Publishing a photo book and seeing 👀 my own book for the first time
Unboxing an advance copy of my monograph was so special. I can’t even describe what it felt like seeing it for the first time. All those years of lugging equipment all over the city, burning through savings and grant money on supplies. Killing myself trying to get the work noticed. After all of that work, it finally happened. I had a string of career wins that brought the project to a penultimate state.
Allow me to demystify something about publishing a photo book.
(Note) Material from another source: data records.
File: run.sh
#!/bin/bash
# OpenROAD 26Q1-2900-gdf79404cd8, Yosys 0.63+post, stock flow scripts
make -C /OpenROAD-flow-scripts/flow DESIGN_CONFIG=/design/flow/config.mk WORK_HOME=/design/flow/orfs finish
File: constraint.sdc
current_design mux8

set clk_period 4.5
set clk_io_pct 0.2

create_clock -name clk0 -period $clk_period

set non_clock_inputs [all_inputs -no_clocks]
set_input_delay [expr $clk_period * $clk_io_pct] -clock clk0 $non_clock_inputs
set_output_delay [expr $clk_period * $clk_io_pct] -clock clk0 [all_outputs]
File: config.mk
export PLATFORM = sky130hd
export DESIGN_NAME = mux8
export DESIGN_NICKNAME = mux8
export VERILOG_FILES = /design/flow/design.v
export SDC_FILE = /design/flow/constraint.sdc
export NUM_CORES = 4
export LEC_CHECK = 1
export CORE_AREA = 10 10 99 99
export DIE_AREA = 0 0 109 109
File: design.v
package lc3b_types;
typedef logic  [1:0] lc3b_2bsel;
typedef logic  [2:0] lc3b_3bsel;
typedef logic [127:0] lc3b_line;
typedef logic [15:0] lc3b_word;
typedef logic  [7:0] lc3b_byte;
typedef logic  [3:0] lc3b_imm4;
typedef logic  [4:0] lc3b_imm5;
typedef logic  [5:0] lc3b_imm6;
typedef logic  [5:0] lc3b_offset6;
typedef logic  [8:0] lc3b_offset9;
typedef logic  [10:0] lc3b_offset11;
typedef logic  [7:0] lc3b_trapvect8;
typedef logic  [2:0] lc3b_reg;
typedef logic  [2:0] lc3b_nzp;
typedef logic  [1:0] lc3b_mem_wmask;
typedef logic  [8:0] lc3b_c_tag;
typedef logic  [7:0] lc3b_c2_tag;
typedef logic  [2:0] lc3b_c_set;
typedef logic  [3:0] lc3b_c2_set;
typedef logic  [2:0] lc3b_c_offset;
typedef logic  [2:0] lc3b_lru;
typedef enum bit [3:0] {
    op_add  = 4'b0001,
    op_and  = 4'b0101,
    op_br   = 4'b0000,
    op_jmp  = 4'b1100,    
    op_jsr  = 4'b0100,    
    op_ldb  = 4'b0010,
    op_ldi  = 4'b1010,
    op_ldr  = 4'b0110,
    op_lea  = 4'b1110,
    op_not  = 4'b1001,
    op_rti  = 4'b1000,
    op_shf  = 4'b1101,
    op_stb  = 4'b0011,
    op_sti  = 4'b1011,
    op_str  = 4'b0111,
    op_trap = 4'b1111
} lc3b_opcode;
typedef enum bit [3:0] {
    alu_add,
    alu_and,
    alu_not,
    alu_pass,
    alu_sll,
    alu_srl,
    alu_sra,
	alu_bytemask
} lc3b_aluop;
typedef struct packed {
	lc3b_opcode opcode;
	logic src_mux;         	 
	lc3b_2bsel a_mux_sel;    
	logic b1_mux_sel;      	 
	lc3b_2bsel b2_mux_sel; 	 
	lc3b_aluop aluop;      	 
	logic ldb_mux_sel;       
	logic stb_mux_sel; 		 
	logic ldi_sti; 			 
	logic load_cc;         	 
	logic dest_mux_sel;			 
	logic reg_load;      		 
	lc3b_2bsel reg_data_mux; 	 
} lc3b_control_word;
typedef struct packed {
	lc3b_word inst;
	lc3b_word pc;
	lc3b_word pc_off;
	logic forwarding_override;
} lc3b_if_id;
typedef struct packed {
	lc3b_control_word ctrl;
	lc3b_word inst;
	lc3b_word pc;
	lc3b_word a;
	lc3b_word b;
	lc3b_word reg_b;
	logic forwarding_override;
} lc3b_id_ex;
typedef struct packed {
	lc3b_control_word ctrl;
	lc3b_word inst;
	lc3b_word pc;
	lc3b_word alu;
	lc3b_word reg_b;	
} lc3b_ex_mem;
typedef struct packed {
	lc3b_control_word ctrl;
	lc3b_word inst;
	lc3b_word pc;
	lc3b_word alu;
	lc3b_word mem_rdata;
} lc3b_mem_wb;
endpackage : lc3b_types
module mux8 #(parameter width = 16)
(
    input [2:0] sel,
    input [width-1:0] a, b, c, d, e, f, g, h,
    output logic [width-1:0] o
);
always_comb
begin
    if (sel == 3'b000)
        o = a;
    else if (sel == 3'b001)
        o = b;
	 else if (sel == 3'b010)
		  o = c;
	 else if(sel == 3'b011)
		  o = d;
	 else if(sel == 3'b100)
		  o = e;
	 else if(sel == 3'b101)
		  o = f;
	 else if(sel == 3'b110)
		  o = g;
	 else 
		  o = h;
end
endmodule : mux8
==> impl_metrics.json <==
{
  "outcome": "finished clean",
  "vdd_drop_max_uv": 36.3,
  "layout.area.seq_um2": 0,
  "fillers": 784,
  "relSlewSlack_pct": 61.3,
  "rows": 32,
  "holdWs_ns": 2.73,
  "worstPathRequired_ns": 3.60,
  "period_needed_ns": 3.81,
  "synthCells": 117,
  "drtIter0Drc": 20,
  "yosys_cells": 117,
  "grt_start_max_net_pins": 38,
  "critPathMaxStageDelay_ns": 0.54,
  "die_area_um2": 11900,
  "postSynthSeqShare_pct": 0,
  "timing.final.ws_setup_ns": 0.694,
  "syn_avg_cell_area_um2": 9.31,
  "tool_warnings": 32,
  "grt_pass1_wl_um": 9200,
  "p_comb_share_pct": 100.0,
  "drv_cap": 0,
  "dr_total_vias": 1557,
  "pre_cts_ws_ns": 0.656,
  "routed_via_density": 4.35,
  "overflow": 0,
  "hold_viol_final": 0,
  "seq_cells": 0,
  "nClkBuffers": 0,
  "path_max_fanout": 26,
  "drt_wl_total_um": 6160,
  "hold_class": "in2out",
  "antenna_found_initial": 0,
  "holdPathStages": 4,
  "cts_resized": 0,
  "die-height_um": 109,
  "io_pins": 147,
  "p_switching_mw": 0.0624,
  "antenna_cells": 0,
  "rsz0062_at_grt": "no",
  "end_kind": "output port",
  "place_congestion": 0.807,
  "coreArea_um2": 7730,
  "slew_viol_final": 0,
  "max_freq_mhz": 263,
  "drtPass1Iterations": 4,
  "ys_chip_area_um2": 1090,
  "post-route-period-util_pct": 84.6,
  "startpoint_type": "input pin",
  "cp_num_buf_inv": 3,
  "power_mw": 0.243,
  "drtAntennaViolNets": 0,
  "synth_cell_type_count": 29,
  "path_class": "in2out",
  "post_cts_buffers": 0,
  "drc": 0,
  "hold_buffers": 0,
  "grt_pass1_vias": 1765,
  "setup_viol": 0,
  "path_cells": "buf_2 -> buf_4 -> mux4_1 -> mux2_2 -> clkdlybuf4s50_1",
  "fp_util_pct": 14.1,
  "clkPwrFrac_pct": 0,
  "yosys_warnings": 1,
  "placedCellCount": 358,
  "worstPathArrival_ns": 2.91,
  "grt_usage_pct": 9.81,
  "switching_share_pct": 25.7,
  "pwr-share-seq_pct": 0,
  "power.density_nw_per_um2": 91.9,
  "syn-cell-area_um2": 1090,
  "cp_top_family": "buffers and inverters",
  "hp-start": "f[0]",
  "setup_tns_ns": 0,
  "avgRoutedWirePerCell_um": 17.2,
  "fin_cells": 358,
  "dpl.hpwl_um": 5500,
  "worst_pin_slew_ns": 0.580,
  "numPortBuffers": 147,
  "crit_slowest_cell": "mux4_1",
  "power.leakage_nw": 0.971,
  "syn_to_final_growth_pct": 143,
  "drive_gt1_share_pct": 11.7,
  "die_w_um": 109,
  "p_int_mw": 0.181,
  "comb_area_um2": 995,
  "holdPathEnd": "o[0]"
}
-- final cells by class --
cell class | count | area share [%]
inverter | 2 | 0.284
multi-input combinational | 102 | 37.6
tap | 102 | 4.82
timing repair buffer | 152 | 57.3
-- Yosys cell counts, types with 4 or more instances --
| cell | instances | area [µm²] |
|---|---|---|
| o221ai_1 | 4 | 35.0 |
| a21o_1 | 4 | 30.0 |
| nand2_1 | 10 | 37.5 |
| nor2_1 | 12 | 45.0 |
| o22ai_1 | 6 | 37.5 |
| mux4_2 | 6 | 135 |
| mux4_1 | 9 | 236 |
| mux2_2 | 17 | 191 |
| a31oi_1 | 8 | 50.1 |
| clkbuf_1 | 4 | 15.0 |
-- stage by stage --
step                      area, µm²  utilization, %
after CTS                      2650            34.2
after global routing           2650            34.2
after detailed placement       2650            34.2
final                          2650            34.2
after floorplan                1090               -
after global placement         2650            34.2
-- layout by cell type, fill, tap and decap left out, drive strengths merged, types with 3 or more instances in the layout --
cell type      instances
clkdlybuf4s50        146
mux2                  17
mux4                  15
nor2                  12
nand2                 10
a31oi                  8
o22ai                  6
buf                    6
a21o                   4
o221ai                 4
mux2i                  3
a22o                   3
a22oi                  3
o21ai                  3
o22a                   3
a221oi                 3
-- cells by family after synthesis --
| group | after synthesis | share of synthesized area (%) |
|---|---|---|
| AND-OR/OR-AND | 39 | 25.9 |
| buffers and inverters | 15 | 8.72 |
| multiplexers | 35 | 54.4 |
| AND/OR/NAND/NOR | 28 | 10.9 |
-- power by group through the flow --
stage | registers (mW) | clock network (mW) | logic, mW
4_1_cts | 0 | 0 | 0.249
5_1_grt | 0 | 0 | 0.266
6_report | 0 | 0 | 0.243
-- worst min-delay path, stage by stage --
cell and delay, ns:
clkdlybuf4s50_1 0.40, nand2_1 0.06, a31oi_1 0.07, clkdlybuf4s50_1 0.40
-- worst max-delay path by stage --
stage / from / to / slack, ns / cells past startpoint
CTS: sel[0] / o[5] / 0.64 / 5
global route: sel[0] / o[0] / 0.53 / 6
finish: sel[0] / o[5] / 0.69 / 5
-- per-layer routing --
| metal | global-route usage [%] | share of wire [%] | up-vias |
|---|---|---|---|
| met4 | 0 | 0 | 0 |
| met1 | 12.1 | 41 | 696 |
| li1 | - | - | 772 |
| met2 | 16.5 | 47 | 89 |
| met3 | 4.30 | 12 | 0 |
| met5 | 0 | 0 | - |
No activity file was given, so power comes from the tool's default toggle rates.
In full transparency, and not that it’s anyone’s business, but I make no money on this project. In fact, I lose money. In order to publish we have to lay out a lot of overhead on things like commercial grade scans, press checks, color matching etc. Editing, scanning, test prints, match prints, airline tickets, hotel stays. I am reimbursed for none of it. The benefit, and my biggest gamble, is that the work gets noticed somewhere in the vertical of a museum curatorial team.
It is a very big risk.
I get to keep a few dozen copies to sell or archive. But even if I sold each book I get, and even if i marked them up to triple what they run for. and even if I got a small royalty per sale, I will never make back what I spent. However, and I can’t stress this enough, the work isn’t meant to sit in a box. We don’t do this for the money. We do this for the love of the art.
10 years of photography encapsulated between two covers. In a certain sense the experience of the work isn’t mine anymore. It belongs to whomever experiences it,. My greatest hope is that people take from it what they need in their own way. I hope you enjoy it as much as I enjoyed making it.